FJC staining of MIF WT and KO mouse sections (30 μm) post TBI was performed as previously described [30 (link),31 (link)]. Briefly, brain sections from each mouse were organized into a series of 24-32 sections separated successively by 90 μm. Each series is representative of all parts of mouse brain except cerebellum. A series of 24-32 brain sections from each mouse were mounted onto Superfrost Plus microscope slides (Fisher Scientific, 12-550-15). After dry, slides were immersed in 0.01% NaOH prepared in 80% ethanol solution for 5 min following by 70% alcohol for 2 min and distilled water for 2 min.

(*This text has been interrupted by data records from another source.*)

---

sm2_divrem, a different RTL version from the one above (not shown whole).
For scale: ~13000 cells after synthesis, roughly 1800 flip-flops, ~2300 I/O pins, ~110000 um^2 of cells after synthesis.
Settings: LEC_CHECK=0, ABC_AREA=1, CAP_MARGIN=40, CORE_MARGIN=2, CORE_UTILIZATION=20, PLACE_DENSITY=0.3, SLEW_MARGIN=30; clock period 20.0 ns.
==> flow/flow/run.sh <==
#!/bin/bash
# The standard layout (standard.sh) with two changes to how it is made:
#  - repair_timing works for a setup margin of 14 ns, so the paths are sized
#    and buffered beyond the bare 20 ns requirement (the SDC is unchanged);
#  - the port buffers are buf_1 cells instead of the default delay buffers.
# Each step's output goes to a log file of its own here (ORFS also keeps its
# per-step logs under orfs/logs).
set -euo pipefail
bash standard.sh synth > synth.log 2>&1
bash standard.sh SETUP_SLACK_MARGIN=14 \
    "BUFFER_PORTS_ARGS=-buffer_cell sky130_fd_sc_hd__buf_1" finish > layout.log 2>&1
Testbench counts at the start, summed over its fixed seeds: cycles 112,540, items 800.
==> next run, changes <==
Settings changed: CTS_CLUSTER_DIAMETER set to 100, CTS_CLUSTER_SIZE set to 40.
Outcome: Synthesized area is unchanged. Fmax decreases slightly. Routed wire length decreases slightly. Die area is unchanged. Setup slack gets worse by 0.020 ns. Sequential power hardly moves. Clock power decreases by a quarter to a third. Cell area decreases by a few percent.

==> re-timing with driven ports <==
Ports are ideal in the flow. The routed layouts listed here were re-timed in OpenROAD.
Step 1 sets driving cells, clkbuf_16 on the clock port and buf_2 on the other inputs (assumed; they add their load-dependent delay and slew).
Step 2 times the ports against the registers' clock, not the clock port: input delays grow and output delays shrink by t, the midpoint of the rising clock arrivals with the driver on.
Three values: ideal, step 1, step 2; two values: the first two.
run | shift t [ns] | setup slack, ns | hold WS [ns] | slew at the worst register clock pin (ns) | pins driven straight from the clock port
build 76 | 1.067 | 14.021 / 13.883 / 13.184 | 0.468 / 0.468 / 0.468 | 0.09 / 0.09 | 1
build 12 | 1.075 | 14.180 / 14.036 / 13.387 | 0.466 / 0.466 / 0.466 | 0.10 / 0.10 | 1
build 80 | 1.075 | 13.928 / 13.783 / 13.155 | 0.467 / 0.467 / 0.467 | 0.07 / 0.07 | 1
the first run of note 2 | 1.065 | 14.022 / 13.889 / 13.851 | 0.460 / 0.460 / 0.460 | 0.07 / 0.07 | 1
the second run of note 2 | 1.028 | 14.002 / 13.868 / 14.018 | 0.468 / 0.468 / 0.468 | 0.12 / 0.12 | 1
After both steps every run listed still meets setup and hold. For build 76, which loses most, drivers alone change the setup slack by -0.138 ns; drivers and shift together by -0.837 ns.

Slides were then transferred to 0.06% potassium permanganate and shaked for 10 min in the dark. After rinsing with distilled water, slides were incubated in 0.0001% Fluoro-Jade C working solution (Sigma, AG325) with 0.1% acetic acid for 10 min in the dark. After staining, the sections were rinsed with distilled water 3 times for 1 min each. After dry, slides were immersed in 50%, 70% and 100% ethanol for 2 min each and then cleared in xylene. Lastly, slides were mounted with DPX (Sigma, 317616) for image analysis. All brain sections were checked under the microscope and 5-10 representative images were taken from the cortex of each single mouse and neurodegeneration was quantified as FJC+ cell number/image field from 15-30 images of WT and KO mouse following TBI.